\name{XStringSet-io}

\alias{XStringSet-io}

\alias{read.BStringSet}
\alias{read.DNAStringSet}
\alias{read.RNAStringSet}
\alias{read.AAStringSet}

\alias{fasta.info}
\alias{fastq.geometry}

\alias{write.XStringSet}

\alias{save.XStringSet}


\title{Read/write an XStringSet object from/to a file}

\description{
  Functions to read/write an \link{XStringSet} object from/to a file.
}

\usage{
## Read FASTA (or FASTQ) files in an XStringSet object:
read.BStringSet(filepath, format="fasta",
                nrec=-1L, skip=0L, use.names=TRUE)
read.DNAStringSet(filepath, format="fasta",
                  nrec=-1L, skip=0L, use.names=TRUE)
read.RNAStringSet(filepath, format="fasta",
                  nrec=-1L, skip=0L, use.names=TRUE)
read.AAStringSet(filepath, format="fasta",
                 nrec=-1L, skip=0L, use.names=TRUE)
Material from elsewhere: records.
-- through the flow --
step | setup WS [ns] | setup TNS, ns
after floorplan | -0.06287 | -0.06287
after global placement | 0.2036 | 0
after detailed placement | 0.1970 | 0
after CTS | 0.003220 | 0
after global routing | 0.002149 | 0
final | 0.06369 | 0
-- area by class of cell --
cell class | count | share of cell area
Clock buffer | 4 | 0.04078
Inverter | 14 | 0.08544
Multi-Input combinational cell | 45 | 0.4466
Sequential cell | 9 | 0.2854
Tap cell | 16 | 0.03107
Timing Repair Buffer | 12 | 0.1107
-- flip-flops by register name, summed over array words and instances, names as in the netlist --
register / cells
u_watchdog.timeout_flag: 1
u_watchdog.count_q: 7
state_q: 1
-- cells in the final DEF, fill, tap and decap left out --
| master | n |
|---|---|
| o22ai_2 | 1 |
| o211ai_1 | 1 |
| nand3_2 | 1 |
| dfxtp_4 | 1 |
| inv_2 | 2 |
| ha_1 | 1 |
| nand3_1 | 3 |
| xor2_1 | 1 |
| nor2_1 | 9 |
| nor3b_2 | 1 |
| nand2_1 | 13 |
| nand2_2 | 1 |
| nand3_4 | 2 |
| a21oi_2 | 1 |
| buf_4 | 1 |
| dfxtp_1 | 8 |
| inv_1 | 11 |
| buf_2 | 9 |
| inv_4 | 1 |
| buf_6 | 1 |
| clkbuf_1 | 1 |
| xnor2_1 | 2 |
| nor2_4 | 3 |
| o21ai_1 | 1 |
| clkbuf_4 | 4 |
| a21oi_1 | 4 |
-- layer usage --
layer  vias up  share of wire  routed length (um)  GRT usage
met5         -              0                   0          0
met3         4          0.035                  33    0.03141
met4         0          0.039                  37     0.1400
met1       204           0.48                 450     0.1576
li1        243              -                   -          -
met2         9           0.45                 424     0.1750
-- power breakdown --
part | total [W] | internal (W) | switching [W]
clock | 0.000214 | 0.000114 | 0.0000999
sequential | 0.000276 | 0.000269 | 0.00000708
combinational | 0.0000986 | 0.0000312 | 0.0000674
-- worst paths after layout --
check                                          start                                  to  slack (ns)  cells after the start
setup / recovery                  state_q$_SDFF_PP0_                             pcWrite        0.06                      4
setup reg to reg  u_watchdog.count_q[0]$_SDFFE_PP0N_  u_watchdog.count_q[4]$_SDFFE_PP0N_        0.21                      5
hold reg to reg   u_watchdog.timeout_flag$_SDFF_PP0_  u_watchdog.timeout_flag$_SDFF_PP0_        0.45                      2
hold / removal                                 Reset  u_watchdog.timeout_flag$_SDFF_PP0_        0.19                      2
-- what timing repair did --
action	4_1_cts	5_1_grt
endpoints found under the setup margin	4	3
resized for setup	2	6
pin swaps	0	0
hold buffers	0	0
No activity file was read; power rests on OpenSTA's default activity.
### src/rtl/sub_seq_pkg.sv
// Shared types and constants for the serial subtract sequencer.
package sub_seq_pkg;

   typedef enum logic [1:0] {
      IDLE = 2'd0,
      RUN  = 2'd1,
      DONE = 2'd2
   } sub_seq_state_t;

   localparam int SLICE_DEFAULT = 4;

   // A single-slice build still needs a 1-bit index register.
   function automatic int idx_width(input int nslice);
      return (nslice > 1) ? $clog2(nslice) : 1;
   endfunction

endpackage

### src/rtl/nibble_sub_slice.sv
// Combinational SLICE-bit slice computing {cout, s} = a + ~b + cin.
module nibble_sub_slice #(
   parameter int SLICE = 4
) (
   input  logic [SLICE-1:0] a,
   input  logic [SLICE-1:0] b,
   input  logic             cin,
   output logic [SLICE-1:0] s,
   output logic             cout
);

   logic [SLICE:0] w_sum;

   // ~b sits inside a concatenation so it inverts at SLICE bits, not at the
   // widened SLICE+1 context width, which would set a spurious carry bit.
   assign w_sum = {1'b0, a} + {1'b0, ~b} + {{SLICE{1'b0}}, cin};
   assign s     = w_sum[SLICE-1:0];
   assign cout  = w_sum[SLICE];

endmodule
### config.mk
export PLATFORM = sky130hd
export DESIGN_NAME = multicycle_alu
export DESIGN_NICKNAME = d
export VERILOG_FILES = /design/src/rtl/multicycle_alu.sv
export SDC_FILE = /design/constraint.sdc
export NUM_CORES = 1
export LEC_CHECK = 0
export ABC_AREA = 1
export CELL_PAD_IN_SITES_DETAIL_PLACEMENT = 1
export CELL_PAD_IN_SITES_GLOBAL_PLACEMENT = 1
export CORE_MARGIN = 5
export CORE_UTILIZATION = 29
export CTS_CLUSTER_SIZE = 16
export DETAILED_ROUTE_END_ITERATION = 7
export PLACE_DENSITY_LB_ADDON = 0.15
export SLEW_MARGIN = 25
export SYNTH_ARGS = -nofsm -noshare
export SYNTH_HDL_FRONTEND = slang
export SYNTH_SLANG_ARGS = --single-unit
### constraint.sdc
create_clock -name clk -period 4.9 [get_ports clk]
set_input_delay 1.47 -clock clk [delete_from_list [all_inputs] [get_ports clk]]
set_output_delay 1.47 -clock clk [all_outputs]
set_load 0.02 [all_outputs]
File: config.mk
export PLATFORM = sky130hd
export DESIGN_NAME = sorted_vector_serializer
export DESIGN_NICKNAME = d
export VERILOG_FILES = /design/src/rtl/sorted_vector_serializer.sv
export SDC_FILE = /design/constraint.sdc
export NUM_CORES = 1
export LEC_CHECK = 0
export CAP_MARGIN = 20
export CORE_MARGIN = 4
export CORE_UTILIZATION = 49
export CTS_CLUSTER_DIAMETER = 100
export DETAILED_ROUTE_END_ITERATION = 16
export PLACE_DENSITY = 0.79
export SYNTH_ARGS = -nofsm -noshare
export SYNTH_HDL_FRONTEND = slang
export SYNTH_SLANG_ARGS = --single-unit
File: constraint.sdc
create_clock -name clk -period 3.65 [get_ports clk]
set_clock_uncertainty 0.05 [all_clocks]
set_input_delay 0.365 -clock clk [delete_from_list [all_inputs] [get_ports clk]]
set_output_delay 0.365 -clock clk [all_outputs]
set_load 0.05 [all_outputs]
### src/rtl/sub_pkg.sv
`default_nettype none
// ============================================================================
//  Module      : sub_pkg
//  Description : Shared FSM state encoding and counter sizing for the
//                bit-serial subtractor.
//  Revision    : 1.0 - initial release
// ============================================================================
package sub_pkg;

    typedef enum logic [1:0] {
        S_IDLE = 2'd0,
        S_RUN  = 2'd1,
        S_DONE = 2'd2
    } state_t;

    localparam int MAX_WIDTH = 32;
    localparam int CNT_W_MAX = $clog2(MAX_WIDTH);

    // Bits needed to count bit positions 0..w-1.
    function automatic int cnt_width(input int w);
        return (w < 2) ? 1 : $clog2(w);
    endfunction

endpackage
`default_nettype wire

### src/rtl/full_subtractor.sv
`default_nettype none
// ============================================================================
//  Module      : full_subtractor
//  Description : One-bit full subtractor cell, d = x - y - bin.
//  Revision    : 1.0 - initial release
// ============================================================================
module full_subtractor (
    input  logic x,
    input  logic y,
    input  logic bin,
    output logic d,
    output logic bout
);

    assign d    = x ^ y ^ bin;
    assign bout = (~x & y) | (~(x ^ y) & bin);

endmodule
`default_nettype wire

### src/rtl/serial_subtractor.sv
`default_nettype none
// ============================================================================
//  Module      : serial_subtractor
//  Description : Bit-serial a - b, LSB first, one bit per clock with a
//                start/busy/done handshake.
//  Revision    : 1.0 - initial release
// ============================================================================
module serial_subtractor
    import sub_pkg::*;
#(
    parameter int WIDTH = 8
) (
    input  logic             clk,
    input  logic             rst,
    input  logic             start,
    input  logic [WIDTH-1:0] a,
    input  logic [WIDTH-1:0] b,
    output logic             busy,
    output logic             done,
    output logic [WIDTH-1:0] diff,
    output logic             borrow,
    output logic             ovf
);

    localparam int             CNT_W    = cnt_width(WIDTH);
    localparam logic [CNT_W-1:0] LAST_CNT = CNT_W'(WIDTH - 1);

    state_t           state_q, state_d;
    logic [WIDTH-1:0] a_sr_q, a_sr_d;
    logic [WIDTH-1:0] b_sr_q, b_sr_d;
    logic [WIDTH-1:0] res_q, res_d;
    logic [WIDTH-1:0] diff_q, diff_d;
    logic [CNT_W-1:0] cnt_q, cnt_d;
    logic             borrow_ff_q, borrow_ff_d;
    logic             borrow_q, borrow_d;
    logic             ovf_q, ovf_d;
    logic             slice_d, slice_bout;

    full_subtractor u_slice (
        .x    (a_sr_q[0]),
        .y    (b_sr_q[0]),
        .bin  (borrow_ff_q),
        .d    (slice_d),
        .bout (slice_bout)
    );

    always_ff @(posedge clk) begin
        if (rst) begin
            state_q     <= S_IDLE;
            a_sr_q      <= '0;
            b_sr_q      <= '0;
            res_q       <= '0;
            diff_q      <= '0;
            cnt_q       <= '0;
            borrow_ff_q <= 1'b0;
            borrow_q    <= 1'b0;
            ovf_q       <= 1'b0;
        end else begin
            state_q     <= state_d;
            a_sr_q      <= a_sr_d;
            b_sr_q      <= b_sr_d;
            res_q       <= res_d;
            diff_q      <= diff_d;
            cnt_q       <= cnt_d;
            borrow_ff_q <= borrow_ff_d;
            borrow_q    <= borrow_d;
            ovf_q       <= ovf_d;
        end
    end

    always_comb begin
        state_d     = state_q;
        a_sr_d      = a_sr_q;
        b_sr_d      = b_sr_q;
        res_d       = res_q;
        diff_d      = diff_q;
        cnt_d       = cnt_q;
        borrow_ff_d = borrow_ff_q;
        borrow_d    = borrow_q;
        ovf_d       = ovf_q;

        case (state_q)
            S_IDLE, S_DONE: begin
                if (start) begin
                    a_sr_d      = a;
                    b_sr_d      = b;
                    res_d       = '0;
                    cnt_d       = '0;
                    borrow_ff_d = 1'b0;
                    state_d     = S_RUN;
                end else begin
                    state_d = S_IDLE;
                end
            end
            S_RUN: begin
                res_d       = {slice_d, res_q[WIDTH-1:1]};
                a_sr_d      = a_sr_q >> 1;
                b_sr_d      = b_sr_q >> 1;
                borrow_ff_d = slice_bout;
                cnt_d       = cnt_q + 1'b1;
                if (cnt_q == LAST_CNT) begin
                    // The slice is on the sign bits here, so overflow is
                    // judged from the cell inputs and output directly.
                    diff_d   = {slice_d, res_q[WIDTH-1:1]};
                    borrow_d = slice_bout;
                    ovf_d    = (a_sr_q[0] ^ b_sr_q[0]) & (slice_d ^ a_sr_q[0]);
                    cnt_d    = '0;
                    state_d  = S_DONE;
                end
            end
            default: state_d = S_IDLE;
        endcase
    end

    assign busy   = (state_q == S_RUN);
    assign done   = (state_q == S_DONE);
    assign diff   = diff_q;
    assign borrow = borrow_q;
    assign ovf    = ovf_q;

endmodule
`default_nettype wire
### config.mk
export PLATFORM = sky130hd
export DESIGN_NAME = serial_subtractor
export DESIGN_NICKNAME = d
export VERILOG_FILES = /design/src/rtl/sub_pkg.sv /design/src/rtl/full_subtractor.sv /design/src/rtl/serial_subtractor.sv
export SDC_FILE = /design/constraint.sdc
export NUM_CORES = 1
export LEC_CHECK = 0
export CORE_MARGIN = 3
export CORE_UTILIZATION = 25
export DETAILED_ROUTE_END_ITERATION = 6
export PLACE_DENSITY = 0.52
export SLEW_MARGIN = 10
export SYNTH_ARGS = -nofsm -noshare
export SYNTH_HDL_FRONTEND = slang
export SYNTH_SLANG_ARGS = --single-unit
### constraint.sdc
create_clock -name clk -period 1.9 [get_ports clk]
set_clock_uncertainty 0.05 [all_clocks]
set_input_delay 0.285 -clock clk [delete_from_list [all_inputs] [get_ports clk]]
set_output_delay 0.285 -clock clk [all_outputs]
set_load 0.01 [all_outputs]
==> impl_metrics.toml <==
[finish]
area.sequential_sq_um = 781
nets = 247
drive_above_1_share_pct = 11.2
area_delta_synth_final_pct = 25.9
multi_input_area_sq_um = 769
nFillCells = 676
diodes = 0

[timing]
tightest_slew_ps = 462
slew_headroom_pct = 69.2
tns_ps = 0
hold_viol = 0
finalCritPeriodShare_pct = 94.7
rsz0062_at_grt = "false"
setup_viol = 0
setup_ws_ps = 101
period_needed_ps = 1800
fmax_mhz = 556
report.final.slew_viol_count = 0

[global_route]
grt_pass1_wl_um = 6020
grt_max_degree = 43
grt_pass1_vias = 1308
grtUsageTotal_pct = 9.85
use_met3_pct = 3.76
grt_busiest_layer = "met2"
overflow = 0
antenna_found_initial = 0
met2_usage_pct = 15.6
met1_usage_pct = 12.5

[routing]
ant_nets = 0
vias = 1399
drt-pass1-iter-count = 4
drc_errors = 0
routed_wl_um = 3490
wl_per_cell_um = 11.6
via_per_inst = 4.65
drtIter0Drc = 57

[power_and_ir_drop]
vdd_drop_max_uv = 399
power.density_nw_per_um2 = 787
power_leakage_nw = 0.746

[critical_path]
critical_path_class = "register to output port"
crit_arrival_ps = 1460
reg2reg_depth = 5
crit_family = "buffers and inverters"
path_cells = "nand2b_1 -> inv_1 -> clkdlybuf4s50_1"
r2r-start = "b_sr_q[0]"
r2r_end = "ovf"
crit_buf_inv = 2
end_kind = "output port"
worst-r2r-setup-slack_ps = 240
cp_data_required_time_ps = 1560
critPathMaxStageDelay_ps = 540
cp_slowest_cell = "clkdlybuf4s50_1"
crit_fanout = 7
crit_path_start_kind = "register"

[clocking]
clock_latency_ps = 290
clk_pin_slew_ps = 70
cts-buffers-inserted = 5
hold_buffers = 0
cts_setup_buffers = 0
htree_levels = 2
cts_max_path_buffers = 2
cts_sinks = 39
cts-root-buf = "clkbuf_8"
cts_tree = "done"
ctsResizeCount = 0

[placement]
dp_slack_ps = 260
gp_congestion = 0.727
dp_hpwl_um = 2260
io_buffers = 30

[floorplan]
rows = 29
dieArea_sq_um = 7750
die_x_um = 88.0
start_util_pct = 26.2
core_area_sq_um = 6420
ioPinCount = 31
die_h_um = 88.0

[synth]
syn_avg_cell_area_sq_um = 8.50
ys_warn_count = 0
syn_area_sq_um = 1680
synth_nets = 221
ys_types = 27
syn_inst = 198
ys_ff_latch = 39
yosysSeqAreaShare_pct = 46.4

[status]
status = "finished clean"

[flow_run]
maxCapViolCount = 0

[hold_path]
hold_depth = 2
min_from = "diff[7]"
whs_endpoint = "diff[7]"
min_path_type = "register to register"
## worst register-to-register path, delay by kind of cell, from the launching register on
kind            cells  cell delay [ps]
buf+inv             1               70
flops               1              350
fa+ha+maj           1              510
compound gates      1              150
xor+xnor            1              150
simple gates        1              320
## placed cells by master, fill, tap and decap left out, drive strengths merged
cell type,synthesis,layout
and2b,1,1
a211oi,1,1
inv,4,4
nor2,18,18
dfxtp,39,39
clkbuf,4,6
nand2,56,56
ha,3,3
nand3,12,12
o21a,1,1
and3b,1,1
or3,1,1
nand2b,3,3
nand3b,1,1
a31oi,1,1
nor4b,1,1
buf,13,6
fa,1,1
a21oi,21,21
clkinv,0,1
a311oi,14,14
xnor2,1,1
nor2b,1,1
clkdlybuf4s50,0,30
## routing by layer
metal | up-vias | share of wire (%)
met5 | - | 0
met4 | 0 | 1.2
met3 | 5 | 5.9
met2 | 33 | 44
met1 | 646 | 49
li1 | 715 | -
## cell usage after synthesis
master	count	area share, %
nor4b_1	1	0.52
nor2_1	18	4.0
fa_1	1	1.2
nand2_2	6	2.2
and2b_1	1	0.45
a311oi_1	8	4.2
buf_12	1	1.2
ha_1	3	2.2
and3b_1	1	0.52
a31oi_1	1	0.37
nand3_1	12	3.6
o21a_1	1	0.45
inv_1	4	0.89
or3_1	1	0.37
xnor2_1	1	0.52
nor2b_1	1	0.37
a311oi_2	6	5.4
buf_2	6	1.8
buf_6	2	1.3
nand2b_1	3	1.1
nand3b_1	1	0.45
dfxtp_1	39	46
buf_4	4	1.8
nand2_1	50	11
clkbuf_1	4	0.89
a21oi_1	21	6.2
a211oi_1	1	0.45
## power breakdown
| group | leakage, nW | switching (mW) | total (mW) | internal, mW |
|---|---|---|---|---|
| Sequential | 0.318 | 0.0253 | 0.881 | 0.856 |
| Clock | 0.0470 | 0.275 | 0.559 | 0.285 |
| Combinational | 0.381 | 0.120 | 0.228 | 0.108 |
| Total | 0.746 | 0.420 | 1.67 | 1.25 |
## worst max path at each step
stage | from | to | slack, ps | depth (start not counted)
after floorplan | b_sr_q[0] | ovf | 350 | 5
final | state_q[0] | busy | 100 | 3
after global routing | state_q[0] | busy | 1 | 3
after detailed placement | b_sr_q[0] | ovf | 260 | 5
after CTS | state_q[0] | busy | 70 | 3
after global placement | b_sr_q[0] | ovf | 250 | 5
## state kept, by name, indices dropped and copies added (netlist names)
register	cells
cnt_q	3
a_sr_q	8
borrow_ff_q	1
state_q	2
borrow	1
b_sr_q	8
diff	8
ovf	1
res_q	7
## logic make-up (layout without fill, tap and decap cells)
group | Yosys count | in the layout | synth area share (%)
AO/OA/AOI/OAI | 38 | 38 | 17.0
XOR/XNOR | 1 | 1 | 0.521
adder cells (fa/ha/maj) | 4 | 4 | 3.42
buffers and inverters | 21 | 47 | 7.88
flip-flops | 39 | 39 | 46.4
AND/OR/NAND/NOR | 95 | 95 | 24.8
## layout make-up
class / count / share of cell area (%)
Multi-Input combinational cell: 138 / 36.3
Tap cell: 77 / 4.55
Sequential cell: 39 / 36.8
Clock inverter: 1 / 0.236
Clock buffer: 6 / 3.90
Timing Repair Buffer: 36 / 17.5
Inverter: 4 / 0.708
## metrics by stage
stage	utilization, %	cell area, sq um	hold WS (ps)	total power, mW	std cells
after CTS	33.0	2120	409	1.69	301
after global routing	33.0	2120	434	1.75	301
after floorplan	-	1680	371	1.06	198
final	33.0	2120	405	1.67	301
after global placement	31.6	2030	393	1.13	294
after detailed placement	31.6	2030	398	1.13	294
No activity file was read; power rests on OpenSTA's default activity.
==> edit 1 (same settings) <==
Re-encode `state_t` (3 states) as one-hot, 3 bits wide.
--- a/src/rtl/sub_pkg.sv
+++ b/src/rtl/sub_pkg.sv
@@ -7,10 +7,10 @@
 // ============================================================================
 package sub_pkg;
 
-    typedef enum logic [1:0] {
-        S_IDLE = 2'd0,
-        S_RUN  = 2'd1,
-        S_DONE = 2'd2
+    typedef enum logic [2:0] {
+        S_IDLE = 3'b001,
+        S_RUN  = 3'b010,
+        S_DONE = 3'b100
     } state_t;
 
     localparam int MAX_WIDTH = 32;
Check against the original RTL: same outputs for any inputs over 10 cycles, from zero or initial values and one cycle with rst high; not proved beyond that.
==> edit 1 against the original RTL <==
- total power rose by 12%
- highest routed layer unchanged
- design area grew 15%
- largest power group unchanged
- setup slack better by 0.11 ns
- critical path type unchanged
- routed wire length is 23% higher
- utilization up 1.9 points
- area after synthesis grew 9.6%
- via count is 8.6% higher
- sequential cell count grew 1
==> edit 1: results (changes against the original RTL) <==
[placed_design]
pre_cts_ws_ns = -0.0211  ; was 0.260 ns
placed_cell_area_sq_um = 2320  ; was 2030 sq um
dp_hpwl_um = 2950  ; was 2260 um
gp_congestion = 0.700  ; was 0.727

[yosys]
synthTopCellsByArea = dfxtp_1 43%, a311oi_2 11%, nand2_1 9.2%  ; was dfxtp_1 46%, nand2_1 11%, a21oi_1 6.2%
synthTopCellsByCount = 45 x nand2_1, 40 x dfxtp_1, 14 x a311oi_2, 14 x nor4_1, 12 x nand2b_1  ; was 50 x nand2_1, 39 x dfxtp_1, 21 x a21oi_1, 18 x nor2_1, 12 x nand3_1
syn-num-nets = 222  ; was 221
synth.distinct_cells = 34  ; was 27
postSynthAreaPerCell_sq_um = 9.27  ; was 8.50 sq um

[finish]
layout.nets = 258  ; was 247
drive_above_1_share_pct = 19.1  ; was 11.2%
fillers = 762  ; was 676

[setup_path]
arrival_ns = 1.36  ; was 1.46 ns
crit_type = reg -> out  ; unchanged
crit_start = state_q[2]  ; was state_q[0]
r2r_start = b_sr_q[0]  ; unchanged
reg2reg_to = ovf  ; unchanged

[power_and_ir_drop]
sw_frac_of_total_pct = 24.4  ; was 25.2%
leakage_nw = 0.849  ; was 0.746 nW
power.density_nw_per_um2 = 767  ; was 787 nW/um^2
ir_drop_uv = 234  ; was 399 uV

[grt]
grt_max_degree = 33  ; was 43
grt_pass1_wl_um = 7430  ; was 6020 um
grtUsageTotal_pct = 10.7  ; was 9.85%

[sta]
slew_headroom_pct = 77.2  ; was 69.2%
max_freq_mhz = 592  ; was 556 MHz

[die]
num_rows = 30  ; was 29

[route]
via_per_inst = 4.58  ; was 4.65
wirelength_um = 4280  ; was 3490 um

[status]
status = finished, final reports clean  ; unchanged

-- edit 1: changes by cell type after synthesis, sizes merged, moves of 2 or more --
cell | unedited run | this run
buf | 13 | 10
nand2 | 56 | 45
clkbuf | 4 | 9
o21ai | 0 | 6
nand3b | 1 | 3
nor4bb | 0 | 3
o22ai | 0 | 5
nand3 | 12 | 3
a21oi | 21 | 11
nor4 | 0 | 14
or4bb | 0 | 2
nor2 | 18 | 2
nand2b | 3 | 12
-- edit 1: worst min path at each step --
| stage | to | slack [ns] | cells past startpoint | from |
|---|---|---|---|---|
| 3_5_place_dp | diff[5] | 0.40 | 2 | res_q[6] |
| 6_report | diff[5] | 0.41 | 2 | res_q[6] |
| 3_3_place_gp | diff[5] | 0.39 | 2 | res_q[6] |
| 4_1_cts | diff[5] | 0.41 | 2 | res_q[6] |
| 2_1_floorplan | diff[0] | 0.38 | 2 | res_q[1] |
| 5_1_grt | diff[3] | 0.43 | 2 | diff[3] |
-- edit 1: kinds of logic after synthesis --
family	after synthesis	share of synthesized area (%)
AO/OA/AOI/OAI	40	19.3
XOR/XNOR	1	0.475
buffers and inverters	24	7.53
flip-flops	40	43.4
AND/OR/NAND/NOR	90	26.1
adder cells (fa/ha/maj)	4	3.12
-- edit 1: final cells by class --
cell class,count,area share (%)
repair buffers,48,18.8
well taps,96,4.94
flip-flops and latches,40,32.9
multi-input cells,135,37.8
clock inverters,3,1.75
inverters,5,0.977
clock buffers,5,2.83
-- edit 1: metal layers --
| metal | GRT usage, % | vias up | part of all wire [%] |
|---|---|---|---|
| met5 | 0 | - | 0 |
| met3 | 2.13 | 6 | 2.8 |
| met4 | 4.08 | 0 | 2.0 |
| li1 | - | 783 | - |
| met2 | 16.2 | 22 | 45 |
| met1 | 14.9 | 709 | 51 |
-- edit 1: power by group through the flow --
stage	registers (mW)	logic, mW	clock network, mW
after floorplan	0.914	0.172	0
after CTS	0.897	0.278	0.711
final	0.896	0.274	0.695
after global routing	0.901	0.301	0.750
after detailed placement	0.916	0.276	0
after global placement	0.916	0.275	0
-- edit 1: timing repair --
action / CTS / global route
endpoints found under the setup margin: 2 / 0
resized for setup: 3 / 0
hold buffers: 0 / 0
-- edit 1: worst max-delay path: stages (launching register included) --
cell and delay, ns:
dfxtp_1 0.32, or3b_4 0.42, clkinv_4 0.06, dlygate4sd2_1 0.26
-- edit 1: stage by stage --
step	TNS [ns]	total power [mW]
after floorplan	0	1.09
after global placement	-0.151	1.19
after detailed placement	-0.115	1.19
after CTS	0	1.89
after global routing	0	1.95
final	0	1.87
==> edit 2 (same flow settings) <==
Without the edit above. Change the parameter `WIDTH` from 8 to 12.
--- a/src/rtl/serial_subtractor.sv
+++ b/src/rtl/serial_subtractor.sv
@@ -8,7 +8,7 @@
 module serial_subtractor
     import sub_pkg::*;
 #(
-    parameter int WIDTH = 8
+    parameter int WIDTH = 12
 ) (
     input  logic             clk,
     input  logic             rst,
Ports: changed (resized a, b and diff); port bits go from 31 to 43. No check against the original RTL was run, so the function may have changed too.
==> edit 2 against the original RTL <==
- register-to-register slack got worse by 0.07 ns
- design area is 41% higher
- total power is 40% higher
- sequential cell count up 17
- setup slack worse by 0.0077 ns
- area after synthesis grew 39%
- via count increased by 48%
- first-iteration DRC count up 35%
- routed wire length grew 58%
==> edit 2: results (changes against the original RTL) <==
[grt]
use_met2_pct = 18.2  ; was 15.6%
grt_pass1_wl_um = 9290  ; was 6020 um
globalRouteMet1Util_pct = 14.3  ; was 12.5%
grt_max_degree = 64  ; was 43
grtUsageTotal_pct = 11.0  ; was 9.85%
use_met3_pct = 1.96  ; was 3.76%

[route]
via_count = 2072  ; was 1,399
wl_met2_um = 2650  ; was 1540 um
drtIter0Drc = 77  ; was 57
wl_met3_um = 139  ; was 205 um
met1Wirelength_um = 2630  ; was 1700 um
wirelength_um = 5510  ; was 3490 um

[yosys]
synthXorXnorAreaFrac_pct = 0.376  ; was 0.520%
synth.distinct_cells = 29  ; was 27
syn-num-nets = 315  ; was 221
postSynthAreaPerCell_sq_um = 8.18  ; was 8.50 sq um
synthTopCellsByCount = 59 x nand2_1, 56 x dfxtp_1, 30 x a21oi_1, 29 x nand3_1, 23 x a311oi_1  ; was 50 x nand2_1, 39 x dfxtp_1, 21 x a21oi_1, 18 x nor2_1, 12 x nand3_1
synth_seq_cells = 56  ; was 39
synthTopCellsByArea = dfxtp_1 48%, nand2_1 9.5%, a311oi_1 8.6%  ; was dfxtp_1 46%, nand2_1 11%, a21oi_1 6.2%

[worst_hold_path]
min-delay-start = rst  ; was diff[7]
min_to = borrow_ff_q  ; was diff[7]
min_path_type = in -> reg  ; was reg -> reg

[setup_path]
r2r_slack_ns = 0.17  ; was 0.24 ns
crit_fanout = 4  ; was 7
crit_start = state_q[1]  ; was state_q[0]

[finish]
multi_input_area_sq_um = 1080  ; was 769 sq um
finalNonFillerCells = 429  ; was 301
layout.nets = 350  ; was 247
drive_above_1_share_pct = 8.10  ; was 11.2%
n_all_buffers = 54  ; was 36
final-clk-cell-share_pct = 3.60  ; was 4.13%
buf_share_pct = 17.7  ; was 17.5%

[power_and_ir_drop]
p_seq_mw = 1.26  ; was 0.881 mW
ir_drop_uv = 264  ; was 399 uV

[status]
status = finished, final reports clean  ; unchanged

[placed_design]
placed_cells = 421  ; was 294
dp_hpwl_um = 3640  ; was 2260 um
numPortBuffers = 42  ; was 30

[sta]
slew_headroom_pct = 64.4  ; was 69.2%

[clock_network]
clkLatencyLatePin_ns = 0.31  ; was 0.29 ns

-- edit 2: changes by cell type after synthesis, sizes merged, moves of 6 or more --
cell,unedited run,this run
clkbuf,4,10
o21ai,0,13
a21oi,21,30
nand3,12,29
a311oi,14,23
dfxtp,39,56
-- edit 2: critical path, stage by stage, from the launching register on --
cell	delay, ns
dfxtp_1	0.33
nand2b_2	0.20
inv_1	0.10
clkdlybuf4s50_1	0.54
-- edit 2: through the flow --
stage / setup slack (ns) / cell area [sq um] / utilization, % / power [mW] / hold slack, ns
6_report: 0.0931 / 2990 / 33.6 / 2.34 / 0.405
2_1_floorplan: 0.257 / 2330 / - / 1.47 / 0.371
3_3_place_gp: 0.229 / 2880 / 32.4 / 1.59 / 0.407
3_5_place_dp: 0.192 / 2880 / 32.4 / 1.59 / 0.411
5_1_grt: 0.00689 / 2990 / 33.6 / 2.45 / 0.422
4_1_cts: 0.0601 / 2990 / 33.6 / 2.36 / 0.407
## Extract basic information about FASTA (or FASTQ) files
## without loading them:
fasta.info(filepath, nrec=-1L, skip=0L, use.names=TRUE)
fastq.geometry(filepath, nrec=-1L, skip=0L)

## Write an XStringSet object to a FASTA (or FASTQ) file:
write.XStringSet(x, filepath, append=FALSE, format="fasta", ...)

## Serialize an XStringSet object:
save.XStringSet(x, objname, dirpath=".", save.dups=FALSE, verbose=TRUE)
}

\arguments{
  \item{filepath}{
    A character vector (of arbitrary length when reading, of length 1
    when writing) containing the path(s) to the file(s) to read or write.
    Note that special values like \code{""} or \code{"|cmd"} (typically
    supported by other I/O functions in R) are not supported here.
    Also \code{filepath} cannot be a connection.
  }
  \item{format}{
    Either \code{"fasta"} (the default) or \code{"fastq"}.
  }
  \item{nrec}{
    Single integer. The maximum of number of records to read in.
    Negative values are ignored.
  }
  \item{skip}{
    Single non-negative integer. The number of records of the data file(s)
    to skip before beginning to read in records.
  }
  \item{use.names}{
    Should the returned vector be named? For FASTA the names are taken
    from the record description lines. For FASTQ they are taken from
    the record sequence ids.
    Dropping the names can help reducing memory footprint e.g. for
    a FASTQ file containing millions of reads.
  }
  \item{x}{
    For \code{write.XStringSet}, the object to write to \code{file}.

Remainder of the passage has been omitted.